How I use risk factors for success or failure of CD19 CAR T cells to guide management of children and AYA with B-cell ALL

Abstract

By overcoming chemotherapeutic resistance, chimeric antigen receptor (CAR) T cells facilitate deep, complete remissions and offer the potential for long-term cure in a substantial fraction of patients with chemotherapy refractory disease. However, that success is tempered with 10% to 30% of patients not achieving remission and over half of patients treated eventually experiencing relapse.
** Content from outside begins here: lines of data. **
<file path="config.mk">
export PLATFORM = sky130hd
export DESIGN_NAME = fetch_ctrl
export DESIGN_NICKNAME = d
export VERILOG_FILES = /design/src/rtl/fetch_ctrl.sv
export SDC_FILE = /design/constraint.sdc
export NUM_CORES = 1
export LEC_CHECK = 0
export BUFFER_PORTS_ARGS = -buffer_cell sky130_fd_sc_hd__clkbuf_2
export CORE_MARGIN = 3
export CORE_UTILIZATION = 55
export CTS_CLUSTER_SIZE = 14
export DETAILED_ROUTE_END_ITERATION = 6
export PLACE_DENSITY = 0.94
export SLEW_MARGIN = 40
export SYNTH_ARGS = -nofsm -noshare
export SYNTH_HDL_FRONTEND = slang
export SYNTH_SLANG_ARGS = --single-unit
export TNS_END_PERCENT = 5
</file>
<file path="constraint.sdc">
create_clock -name clk -period 5.6 [get_ports clk]
set_clock_uncertainty 0.15 [all_clocks]
set_input_delay 0.56 -clock clk [delete_from_list [all_inputs] [get_ports clk]]
set_output_delay 0.56 -clock clk [all_outputs]
set_load 0.01 [all_outputs]
</file>
--- src/rtl/sound_req_arbiter.sv ---
`default_nettype none
// ============================================================================
// Module   : sound_req_arbiter
// Brief    : Fixed-priority arbiter sharing one sound conduit between alarm,
//            entry chime and exit chime, with tick-timed tones and silent gaps.
//            Optional macro SOUND_PREEMPT_EN lets a higher-priority request
//            preempt a playing tone.
// Revision : 1.0 - initial release
// ============================================================================
module sound_req_arbiter #(
    parameter int TICK_DIV  = 50000,
    parameter int GAP_TICKS = 20
) (
    input  logic        clk,
    input  logic        reset_n,
    input  logic [2:0]  req_i,
    input  logic [23:0] level_i,
    input  logic [47:0] dur_i,
    input  logic        mute_i,
    output logic [2:0]  ack_o,
    output logic [2:0]  done_o,
    output logic [2:0]  abort_o,
    output logic        busy_o,
    output logic [7:0]  amount_o,
    output logic        soundenable_o
);

    localparam int              TW       = (TICK_DIV > 1) ? $clog2(TICK_DIV) : 1;
    localparam int              GW       = $clog2(GAP_TICKS + 1);
    localparam logic [TW-1:0]   TICK_MAX = TW'(TICK_DIV - 1);
    localparam logic [GW-1:0]   GAP_LOAD = GW'(GAP_TICKS);
    localparam logic [GW-1:0]   GAP_ONE  = GW'(1);

    localparam logic [1:0]      ST_IDLE  = 2'd0;
    localparam logic [1:0]      ST_PLAY  = 2'd1;
    localparam logic [1:0]      ST_GAP   = 2'd2;

    logic [1:0]    state_q,   state_d;
    logic [1:0]    owner_q,   owner_d;
    logic [7:0]    amt_q,     amt_d;
    logic [15:0]   dur_cnt_q, dur_cnt_d;
    logic [TW-1:0] tick_cnt_q, tick_cnt_d;
    logic [GW-1:0] gap_cnt_q, gap_cnt_d;
    logic          zdone_q,   zdone_d;
    logic [2:0]    ack_q,     ack_d;
    logic [2:0]    done_q,    done_d;
    logic          snd_en_q,  snd_en_d;
`ifdef SOUND_PREEMPT_EN
    logic [2:0]    abort_q,   abort_d;
`endif

    logic [1:0]    win;
    logic          any_req;
    logic [7:0]    win_level;
    logic [15:0]   win_dur;
    logic          tick_wrap;
    logic          grant;

    function automatic logic [2:0] onehot(input logic [1:0] idx);
        onehot = 3'b001 << idx;
    endfunction

    // Fixed priority: alarm (bit2) > entry (bit1) > exit (bit0).
    always_comb begin
        win = 2'd0;
        if (req_i[2]) begin
            win = 2'd2;
        end else if (req_i[1]) begin
            win = 2'd1;
        end
        any_req   = |req_i;
        win_level = level_i[{win, 3'b000} +: 8];
        win_dur   = dur_i[{win, 4'b0000} +: 16];
        tick_wrap = (tick_cnt_q == TICK_MAX);
    end

    // State register
    always_ff @(posedge clk or negedge reset_n) begin
        if (!reset_n) begin
            state_q    <= ST_IDLE;
            owner_q    <= 2'd0;
            amt_q      <= 8'h00;
            dur_cnt_q  <= 16'd0;
            tick_cnt_q <= '0;
            gap_cnt_q  <= '0;
            zdone_q    <= 1'b0;
            ack_q      <= 3'b000;
            done_q     <= 3'b000;
            snd_en_q   <= 1'b0;
`ifdef SOUND_PREEMPT_EN
            abort_q    <= 3'b000;
`endif
        end else begin
            state_q    <= state_d;
            owner_q    <= owner_d;
            amt_q      <= amt_d;
            dur_cnt_q  <= dur_cnt_d;
            tick_cnt_q <= tick_cnt_d;
            gap_cnt_q  <= gap_cnt_d;
            zdone_q    <= zdone_d;
            ack_q      <= ack_d;
            done_q     <= done_d;
            snd_en_q   <= snd_en_d;
`ifdef SOUND_PREEMPT_EN
            abort_q    <= abort_d;
`endif
        end
    end

    // Next-state logic
    always_comb begin
        state_d    = state_q;
        owner_d    = owner_q;
        amt_d      = amt_q;
        dur_cnt_d  = dur_cnt_q;
        tick_cnt_d = tick_cnt_q;
        gap_cnt_d  = gap_cnt_q;
        zdone_d    = 1'b0;
        ack_d      = 3'b000;
        done_d     = 3'b000;
        grant      = 1'b0;
`ifdef SOUND_PREEMPT_EN
        abort_d    = 3'b000;
`endif

        case (state_q)
            ST_IDLE: begin
                // A zero-length tone stays in IDLE for its ack cycle, then reports done.
                if (zdone_q) begin
                    done_d = onehot(owner_q);
                end else begin
                    grant = any_req;
                end
            end
            ST_PLAY: begin
                tick_cnt_d = tick_wrap ? '0 : tick_cnt_q + 1'b1;
                if (tick_wrap) begin
                    dur_cnt_d = dur_cnt_q - 16'd1;
                end
                if (tick_wrap && (dur_cnt_q == 16'd1)) begin
                    state_d   = ST_GAP;
                    gap_cnt_d = GAP_LOAD;
                    done_d    = onehot(owner_q);
                end
`ifdef SOUND_PREEMPT_EN
                else if (any_req && (win > owner_q)) begin
                    grant   = 1'b1;
                    abort_d = onehot(owner_q);
                end
`endif
            end
            ST_GAP: begin
                tick_cnt_d = tick_wrap ? '0 : tick_cnt_q + 1'b1;
                if (tick_wrap) begin
                    gap_cnt_d = gap_cnt_q - GAP_ONE;
                end
                // Arbitrate on the closing edge so the next tone follows the
                // gap with no extra idle cycle.
                if (tick_wrap && (gap_cnt_q == GAP_ONE)) begin
                    state_d = ST_IDLE;
                    grant   = any_req;
                end
            end
            default: begin
                state_d = ST_IDLE;
            end
        endcase

        if (grant) begin
            ack_d      = onehot(win);
            owner_d    = win;
            amt_d      = win_level;
            dur_cnt_d  = win_dur;
            tick_cnt_d = '0;
            if (win_dur == 16'd0) begin
                state_d = ST_IDLE;
                zdone_d = 1'b1;
            end else begin
                state_d = ST_PLAY;
            end
        end
    end

    // Output logic
    always_comb begin
        snd_en_d = (state_d == ST_PLAY) & ~mute_i;
        amount_o = (state_q == ST_PLAY) ? amt_q : 8'h00;
        busy_o   = (state_q != ST_IDLE) | zdone_q;
    end

    assign ack_o         = ack_q;
    assign done_o        = done_q;
    assign soundenable_o = snd_en_q;
`ifdef SOUND_PREEMPT_EN
    assign abort_o       = abort_q;
`else
    assign abort_o       = 3'b000;
`endif

endmodule
`default_nettype wire
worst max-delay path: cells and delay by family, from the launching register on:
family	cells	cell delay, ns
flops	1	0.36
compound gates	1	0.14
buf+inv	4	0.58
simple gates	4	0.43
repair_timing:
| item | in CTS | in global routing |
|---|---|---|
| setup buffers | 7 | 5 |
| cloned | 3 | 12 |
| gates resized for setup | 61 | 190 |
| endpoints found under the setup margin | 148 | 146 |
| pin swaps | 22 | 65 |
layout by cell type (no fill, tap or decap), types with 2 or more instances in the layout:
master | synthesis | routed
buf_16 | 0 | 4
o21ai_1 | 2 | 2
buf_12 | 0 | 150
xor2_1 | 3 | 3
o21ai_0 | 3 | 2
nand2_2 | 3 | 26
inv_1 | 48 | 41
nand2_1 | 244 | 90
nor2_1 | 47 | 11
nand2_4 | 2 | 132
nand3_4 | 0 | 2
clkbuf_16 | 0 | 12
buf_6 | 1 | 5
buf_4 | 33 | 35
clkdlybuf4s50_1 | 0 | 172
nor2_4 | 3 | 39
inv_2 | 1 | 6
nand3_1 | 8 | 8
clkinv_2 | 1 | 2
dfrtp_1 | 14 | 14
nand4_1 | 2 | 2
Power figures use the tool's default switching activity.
`src/rtl/axis_fifo.sv`:
```
// axis_fifo: AXI-Stream beat FIFO with first-word fall-through and registered outputs.
// Data, keep and last are stored together per beat; keep/last are passed through untouched.
// Optional macro AXIS_FIFO_OCCUPANCY_EN adds an `occupancy` output carrying the registered count.
module axis_fifo #(
  parameter  int unsigned WORD_W         = 8,
  parameter  int unsigned BUS_W          = 32,
  parameter  int unsigned DEPTH          = 8,
  localparam int unsigned WORDS_PER_BEAT = BUS_W / WORD_W,
  localparam int unsigned CNT_W          = $clog2(DEPTH + 1)
) (
  input  logic                                   clk,
  input  logic                                   rstn,
  input  logic                                   s_valid,
  output logic                                   s_ready,
  input  logic [WORDS_PER_BEAT-1:0][WORD_W-1:0]  s_data,
  input  logic [WORDS_PER_BEAT-1:0]              s_keep,
  input  logic                                   s_last,
  output logic                                   m_valid,
  input  logic                                   m_ready,
  output logic [WORDS_PER_BEAT-1:0][WORD_W-1:0]  m_data,
  output logic [WORDS_PER_BEAT-1:0]              m_keep,
  output logic                                   m_last
`ifdef AXIS_FIFO_OCCUPANCY_EN
  ,
  output logic [CNT_W-1:0]                       occupancy
`endif
);

  localparam int unsigned PTR_W = $clog2(DEPTH);

  logic [WORDS_PER_BEAT-1:0][WORD_W-1:0] data_mem [DEPTH];
  logic [WORDS_PER_BEAT-1:0]             keep_mem [DEPTH];
  logic                                  last_mem [DEPTH];

  logic [PTR_W-1:0] wr_ptr_q, wr_ptr_d;
  logic [PTR_W-1:0] rd_ptr_q, rd_ptr_d;
  logic [CNT_W-1:0] count_q, count_d;
  logic             s_ready_q, s_ready_d;
  logic             m_valid_q, m_valid_d;
  logic [WORDS_PER_BEAT-1:0][WORD_W-1:0] m_data_q, m_data_d;
  logic [WORDS_PER_BEAT-1:0]             m_keep_q, m_keep_d;
  logic                                  m_last_q, m_last_d;

  logic wr_en;
  logic rd_en;
  logic bypass;

  // Handshakes, pointer/count update and next head-of-queue beat.
  always_comb begin
    wr_en     = s_valid && s_ready_q;
    rd_en     = m_valid_q && m_ready;
    wr_ptr_d  = wr_ptr_q + PTR_W'(wr_en);
    rd_ptr_d  = rd_ptr_q + PTR_W'(rd_en);
    count_d   = count_q;
    case ({wr_en, rd_en})
      2'b10:   count_d = count_q + CNT_W'(1);
      2'b01:   count_d = count_q - CNT_W'(1);
      default: count_d = count_q;
    endcase
    s_ready_d = (count_d != CNT_W'(DEPTH));
    m_valid_d = (count_d != CNT_W'(0));
    // The incoming beat becomes the head when the FIFO is (or becomes) empty this cycle.
    bypass    = wr_en && (count_q == CNT_W'(rd_en));
    if (bypass) begin
      m_data_d = s_data;
      m_keep_d = s_keep;
      m_last_d = s_last;
    end else begin
      m_data_d = data_mem[rd_ptr_d];
      m_keep_d = keep_mem[rd_ptr_d];
      m_last_d = last_mem[rd_ptr_d];
    end
  end

  // Beat storage; contents are not reset.
  always_ff @(posedge clk) begin
    if (wr_en) begin
      data_mem[wr_ptr_q] <= s_data;
      keep_mem[wr_ptr_q] <= s_keep;
      last_mem[wr_ptr_q] <= s_last;
    end
  end

  // Control state and registered output stage.
  always_ff @(posedge clk or negedge rstn) begin
    if (!rstn) begin
      wr_ptr_q  <= '0;
      rd_ptr_q  <= '0;
      count_q   <= '0;
      s_ready_q <= 1'b0;
      m_valid_q <= 1'b0;
      m_data_q  <= '0;
      m_keep_q  <= '0;
      m_last_q  <= 1'b0;
    end else begin
      wr_ptr_q  <= wr_ptr_d;
      rd_ptr_q  <= rd_ptr_d;
      count_q   <= count_d;
      s_ready_q <= s_ready_d;
      m_valid_q <= m_valid_d;
      m_data_q  <= m_data_d;
      m_keep_q  <= m_keep_d;
      m_last_q  <= m_last_d;
    end
  end

  assign s_ready = s_ready_q;
  assign m_valid = m_valid_q;
  assign m_data  = m_data_q;
  assign m_keep  = m_keep_q;
  assign m_last  = m_last_q;

`ifdef AXIS_FIFO_OCCUPANCY_EN
  assign occupancy = count_q;
`endif

endmodule
```
[src/rtl/lc4_fetch_buf.sv]
// -----------------------------------------------------------------------------
// lc4_fetch_buf
//   Small {pc, insn} FIFO sitting between instruction memory and the decoder.
//   Flush has priority over push and pop and returns the FIFO to its reset
//   state (count and both pointers zero).
//
//   Ports
//     i_clk, i_rst_n   clock, asynchronous active-low reset
//     i_push           write i_push_entry at the tail
//     i_push_entry     {pc, insn} to write
//     i_pop            retire the head entry
//     i_flush          discard all contents
//     o_count          number of valid entries
//     o_valid          head holds an entry
//     o_head           head entry; all zero when o_valid = 0
// -----------------------------------------------------------------------------
module lc4_fetch_buf
  import lc4_fetch_pkg::*;
#(
  parameter  int DEPTH = 2,
  localparam int PTR_W = (DEPTH > 1) ? $clog2(DEPTH) : 1,
  localparam int CNT_W = $clog2(DEPTH + 1)
) (
  input  logic             i_clk,
  input  logic             i_rst_n,
  input  logic             i_push,
  input  fetch_entry_t     i_push_entry,
  input  logic             i_pop,
  input  logic             i_flush,
  output logic [CNT_W-1:0] o_count,
  output logic             o_valid,
  output fetch_entry_t     o_head
);

  // Storage needs no reset: the head is masked to zero whenever it is empty.
  fetch_entry_t     entry_mem [DEPTH];

  logic [PTR_W-1:0] wr_ptr_q, wr_ptr_d;
  logic [PTR_W-1:0] rd_ptr_q, rd_ptr_d;
  logic [CNT_W-1:0] count_q,  count_d;

  logic pop_ok;
  logic push_ok;

  // A push into a full FIFO is only accepted when the same cycle pops.
  assign pop_ok  = i_pop & (count_q != '0);
  assign push_ok = i_push & ((count_q < CNT_W'(DEPTH)) | pop_ok);

  // Pointers rely on power-of-two wrap; DEPTH is 2 in practice.
  always_comb begin
    wr_ptr_d = wr_ptr_q;
    rd_ptr_d = rd_ptr_q;
    count_d  = count_q;
    if (i_flush) begin
      wr_ptr_d = '0;
      rd_ptr_d = '0;
      count_d  = '0;
    end else begin
      if (push_ok) wr_ptr_d = wr_ptr_q + 1'b1;
      if (pop_ok)  rd_ptr_d = rd_ptr_q + 1'b1;
      count_d = count_q + CNT_W'(push_ok) - CNT_W'(pop_ok);
    end
  end

  always_ff @(posedge i_clk or negedge i_rst_n) begin
    if (!i_rst_n) begin
      wr_ptr_q <= '0;
      rd_ptr_q <= '0;
      count_q  <= '0;
    end else begin
      wr_ptr_q <= wr_ptr_d;
      rd_ptr_q <= rd_ptr_d;
      count_q  <= count_d;
    end
  end

  always_ff @(posedge i_clk) begin
    if (push_ok && !i_flush) begin
      entry_mem[wr_ptr_q] <= i_push_entry;
    end
  end

  assign o_count = count_q;
  assign o_valid = (count_q != '0);
  assign o_head  = o_valid ? entry_mem[rd_ptr_q] : '0;

endmodule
With over a decade of experience using CAR T cells in children, adolescents, and young adults (AYA) to treat relapsed/refractory B-cell acute lymphoblastic leukemia (B-ALL) and 5 years since the first US Food and Drug Administration approval, data defining the nuances of patient-specific risk factors are emerging. With the commercial availability of 2 unique CD19 CAR T-cell constructs for B-ALL, in this article, we review the current literature, outline our approach to patients, and discuss how individual factors inform strategies to optimize outcomes in children and AYA receiving CD19 CAR T cells. We include data from both prospective and recent large retrospective studies that offer insight into understanding when the risks of CAR T-cell therapy failure are high and offer perspectives suggesting when consolidative hematopoietic cell transplantation or experimental CAR T-cell and/or alternative immunotherapy should be considered. We also propose areas where prospective trials addressing the optimal use of CAR T-cell therapy are needed.

Graphical abstract

Figure 1.

Impact of previous blinatumomab treatment and disease burden on EFS following CD19 CAR T cells and OS following relapse. EFS, defined as the time from CD19 CAR T-cell infusion to one of the following events: no response, relapse, or death. (A) EFS stratified by blinatumomab-naïve patients (no blina—teal) vs blinatumomab-exposed patients who achieved a CR to blinatumomab (blina-CR—blue) vs blinatumomab-exposed patients who did not achieve a CR to blinatumomab (blina-no CR—red). P values for EFS curves: .59 (no blina vs blina-CR); .01 (blina-CR vs blina-no CR); .001 (no blina vs blina-no CR). (B) EFS stratified by high disease burden (≥5% bone marrow blasts—blue [high]) vs low disease burden (<5% bone marrow blasts—red (low). (C) OS following relapse, stratified by relapse immunophenotype. Median OS for CD19⁺ relapse was 18.9 months (95% CI, 11.2-27.0 months). Median OS for CD19⁻ relapse was 9.7 months (95% CI, 6.9-15.9 months). Median OS for LS was 3.7 months (95% CI, 1.2-7.0 months). Red: CD19⁺; blue: CD19⁻; green: LS. CI, confidence interval; LS, lineage switch. (A-B) Reproduced with permission from Wolters Kluwer Health, license number 5363041439390, from Myers et al; (C) reproduced with permission from Elsevier, license number 5363050768789, from Lamble et al.

Figure 2.

EFS and OS in patients in CR/CRi following tisagenlecleucel by Kaplan-Meier analyses with log-rank test P values. (A-B) EFS (A) and OS (B) of responding patients based on detection at 28 days after CAR infusion of BM NGS-MRD at any level (blue lines) compared with patients with BM NGS-MRD = 0 (green lines). (C-D) EFS (C) and OS (D) of responding patients based on detection at 3 months after CAR infusion of BM NGS-MRD at any level (blue lines) compared with patients with BM NGS-MRD = 0 (green lines). CRi, complete remission with incomplete count recovery. Reproduced with permission from CCC Marketplace, license number 1257504-1, from Pulsipher et al.

Figure 3.

Approach to peri-CAR T-cell risk stratification with monitoring and treatment options. This figure highlights various preinfusion risk factors that may affect long-term EFS, remission durability, and/or OS; and how these factors are further modulated by post–CAR T-cell outcomes, based primarily on NGS-MRD status and loss of BCA. Refer to Table 1 for specific information on risk factors. ASAP, as soon as possible; Blina, blinatumomab; CRi, complete remission with incomplete count recovery.